◆ PROMPT: Retype every record that follows, character for character.

◆ DATA SUPPLIED:

### src/rtl/uart_frame_parser.sv
// rtl/uart_frame_parser.sv - frame delineation for 55 AA CMD LEN payload CHK byte streams
module uart_frame_parser #(
    parameter logic [7:0]  p_MAX_LEN = 8'd16,
    parameter logic [23:0] p_TIMEOUT = 24'd434000
) (
    input  logic       i_local_clk,
    input  logic       i_rst,
    input  logic       i_valid,
    input  logic [7:0] i_data,
    output logic       o_pl_valid,
    output logic [7:0] o_pl_data,
    output logic [7:0] o_pl_idx,
    output logic [7:0] o_cmd,
    output logic [7:0] o_len,
    output logic       o_done,
    output logic       o_ok,
    output logic [1:0] o_err
);

    typedef enum logic [2:0] {
        S_HDR0,
        S_HDR1,
        S_CMD,
        S_LEN,
        S_PAYLOAD,
        S_CHK
    } state_t;

    localparam logic [1:0] ERR_NONE = 2'd0;
    localparam logic [1:0] ERR_CHK  = 2'd1;
    localparam logic [1:0] ERR_LEN  = 2'd2;
    localparam logic [1:0] ERR_TMO  = 2'd3;

    state_t      state;
    logic [7:0]  sum;
    logic [7:0]  byte_cnt;
    logic [23:0] tmo_cnt;

    logic        tmo_hit;
    logic [7:0]  sum_next;

    // Terminal count of the inter-byte idle counter; a byte on the same cycle takes priority.
    assign tmo_hit  = (state != S_HDR0) && (tmo_cnt == p_TIMEOUT - 24'd1);
    assign sum_next = sum + i_data;

    // Frame FSM, running checksum, idle counter and all registered outputs.
    always_ff @(posedge i_local_clk) begin
        if (i_rst) begin
            state      <= S_HDR0;
            sum        <= 8'd0;
            byte_cnt   <= 8'd0;
            tmo_cnt    <= 24'd0;
            o_pl_valid <= 1'b0;
            o_pl_data  <= 8'd0;
            o_pl_idx   <= 8'd0;
            o_cmd      <= 8'd0;
            o_len      <= 8'd0;
            o_done     <= 1'b0;
            o_ok       <= 1'b0;
            o_err      <= ERR_NONE;
        end else begin
            o_pl_valid <= 1'b0;
            o_done     <= 1'b0;
            o_ok       <= 1'b0;
            o_err      <= ERR_NONE;

            if (i_valid || state == S_HDR0) begin
                tmo_cnt <= 24'd0;
            end else begin
                tmo_cnt <= tmo_cnt + 24'd1;
            end

            if (i_valid) begin
                case (state)
                    S_HDR0: begin
                        if (i_data == 8'h55) begin
                            state <= S_HDR1;
                        end
                    end
                    S_HDR1: begin
                        if (i_data == 8'hAA) begin
                            state <= S_CMD;
                        end else if (i_data != 8'h55) begin
                            state <= S_HDR0;
                        end
                    end
                    S_CMD: begin
                        o_cmd <= i_data;
                        sum   <= i_data;
                        state <= S_LEN;
                    end
                    S_LEN: begin
                        o_len    <= i_data;
                        sum      <= sum_next;
                        byte_cnt <= 8'd0;
                        if (i_data > p_MAX_LEN) begin
                            o_done <= 1'b1;
                            o_err  <= ERR_LEN;
                            state  <= S_HDR0;
                        end else if (i_data == 8'd0) begin
                            state <= S_CHK;
                        end else begin
                            state <= S_PAYLOAD;
                        end
                    end
                    S_PAYLOAD: begin
                        o_pl_valid <= 1'b1;
                        o_pl_data  <= i_data;
                        o_pl_idx   <= byte_cnt;
                        sum        <= sum_next;
                        byte_cnt   <= byte_cnt + 8'd1;
                        if (byte_cnt == o_len - 8'd1) begin
                            state <= S_CHK;
                        end
                    end
                    S_CHK: begin
                        o_done <= 1'b1;
                        if (sum_next == 8'd0) begin
                            o_ok <= 1'b1;
                        end else begin
                            o_err <= ERR_CHK;
                        end
                        state <= S_HDR0;
                    end
                    default: begin
                        state <= S_HDR0;
                    end
                endcase
            end else if (tmo_hit) begin
                // A stalled header match is dropped quietly; a stalled frame body is reported.
                if (state != S_HDR1) begin
                    o_done <= 1'b1;
                    o_err  <= ERR_TMO;
                end
                state <= S_HDR0;
            end
        end
    end

endmodule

◆ EXERCISE RESPONSE:
### src/rtl/uart_frame_parser.sv
// rtl/uart_frame_parser.sv - frame delineation for 55 AA CMD LEN payload CHK byte streams
module uart_frame_parser #(
    parameter logic [7:0]  p_MAX_LEN = 8'd16,
    parameter logic [23:0] p_TIMEOUT = 24'd434000
) (
    input  logic       i_local_clk,
    input  logic       i_rst,
    input  logic       i_valid,
    input  logic [7:0] i_data,
    output logic       o_pl_valid,
    output logic [7:0] o_pl_data,
    output logic [7:0] o_pl_idx,
    output logic [7:0] o_cmd,
    output logic [7:0] o_len,
    output logic       o_done,
    output logic       o_ok,
    output logic [1:0] o_err
);

    typedef enum logic [2:0] {
        S_HDR0,
        S_HDR1,
        S_CMD,
        S_LEN,
        S_PAYLOAD,
        S_CHK
    } state_t;

    localparam logic [1:0] ERR_NONE = 2'd0;
    localparam logic [1:0] ERR_CHK  = 2'd1;
    localparam logic [1:0] ERR_LEN  = 2'd2;
    localparam logic [1:0] ERR_TMO  = 2'd3;

    state_t      state;
    logic [7:0]  sum;
    logic [7:0]  byte_cnt;
    logic [23:0] tmo_cnt;

    logic        tmo_hit;
    logic [7:0]  sum_next;

    // Terminal count of the inter-byte idle counter; a byte on the same cycle takes priority.
    assign tmo_hit  = (state != S_HDR0) && (tmo_cnt == p_TIMEOUT - 24'd1);
    assign sum_next = sum + i_data;

    // Frame FSM, running checksum, idle counter and all registered outputs.
    always_ff @(posedge i_local_clk) begin
        if (i_rst) begin
            state      <= S_HDR0;
            sum        <= 8'd0;
            byte_cnt   <= 8'd0;
            tmo_cnt    <= 24'd0;
            o_pl_valid <= 1'b0;
            o_pl_data  <= 8'd0;
            o_pl_idx   <= 8'd0;
            o_cmd      <= 8'd0;
            o_len      <= 8'd0;
            o_done     <= 1'b0;
            o_ok       <= 1'b0;
            o_err      <= ERR_NONE;
        end else begin
            o_pl_valid <= 1'b0;
            o_done     <= 1'b0;
            o_ok       <= 1'b0;
            o_err      <= ERR_NONE;

            if (i_valid || state == S_HDR0) begin
                tmo_cnt <= 24'd0;
            end else begin
                tmo_cnt <= tmo_cnt + 24'd1;
            end

            if (i_valid) begin
                case (state)
                    S_HDR0: begin
                        if (i_data == 8'h55) begin
                            state <= S_HDR1;
                        end
                    end
                    S_HDR1: begin
                        if (i_data == 8'hAA) begin
                            state <= S_CMD;
                        end else if (i_data != 8'h55) begin
                            state <= S_HDR0;
                        end
                    end
                    S_CMD: begin
                        o_cmd <= i_data;
                        sum   <= i_data;
                        state <= S_LEN;
                    end
                    S_LEN: begin
                        o_len    <= i_data;
                        sum      <= sum_next;
                        byte_cnt <= 8'd0;
                        if (i_data > p_MAX_LEN) begin
                            o_done <= 1'b1;
                            o_err  <= ERR_LEN;
                            state  <= S_HDR0;
                        end else if (i_data == 8'd0) begin
                            state <= S_CHK;
                        end else begin
                            state <= S_PAYLOAD;
                        end
                    end
                    S_PAYLOAD: begin
                        o_pl_valid <= 1'b1;
                        o_pl_data  <= i_data;
                        o_pl_idx   <= byte_cnt;
                        sum        <= sum_next;
                        byte_cnt   <= byte_cnt + 8'd1;
                        if (byte_cnt == o_len - 8'd1) begin
                            state <= S_CHK;
                        end
                    end
                    S_CHK: begin
                        o_done <= 1'b1;
                        if (sum_next == 8'd0) begin
                            o_ok <= 1'b1;
                        end else begin
                            o_err <= ERR_CHK;
                        end
                        state <= S_HDR0;
                    end
                    default: begin
                        state <= S_HDR0;
                    end
                endcase
            end else if (tmo_hit) begin
                // A stalled header match is dropped quietly; a stalled frame body is reported.
                if (state != S_HDR1) begin
                    o_done <= 1'b1;
                    o_err  <= ERR_TMO;
                end
                state <= S_HDR0;
            end
        end
    end

endmodule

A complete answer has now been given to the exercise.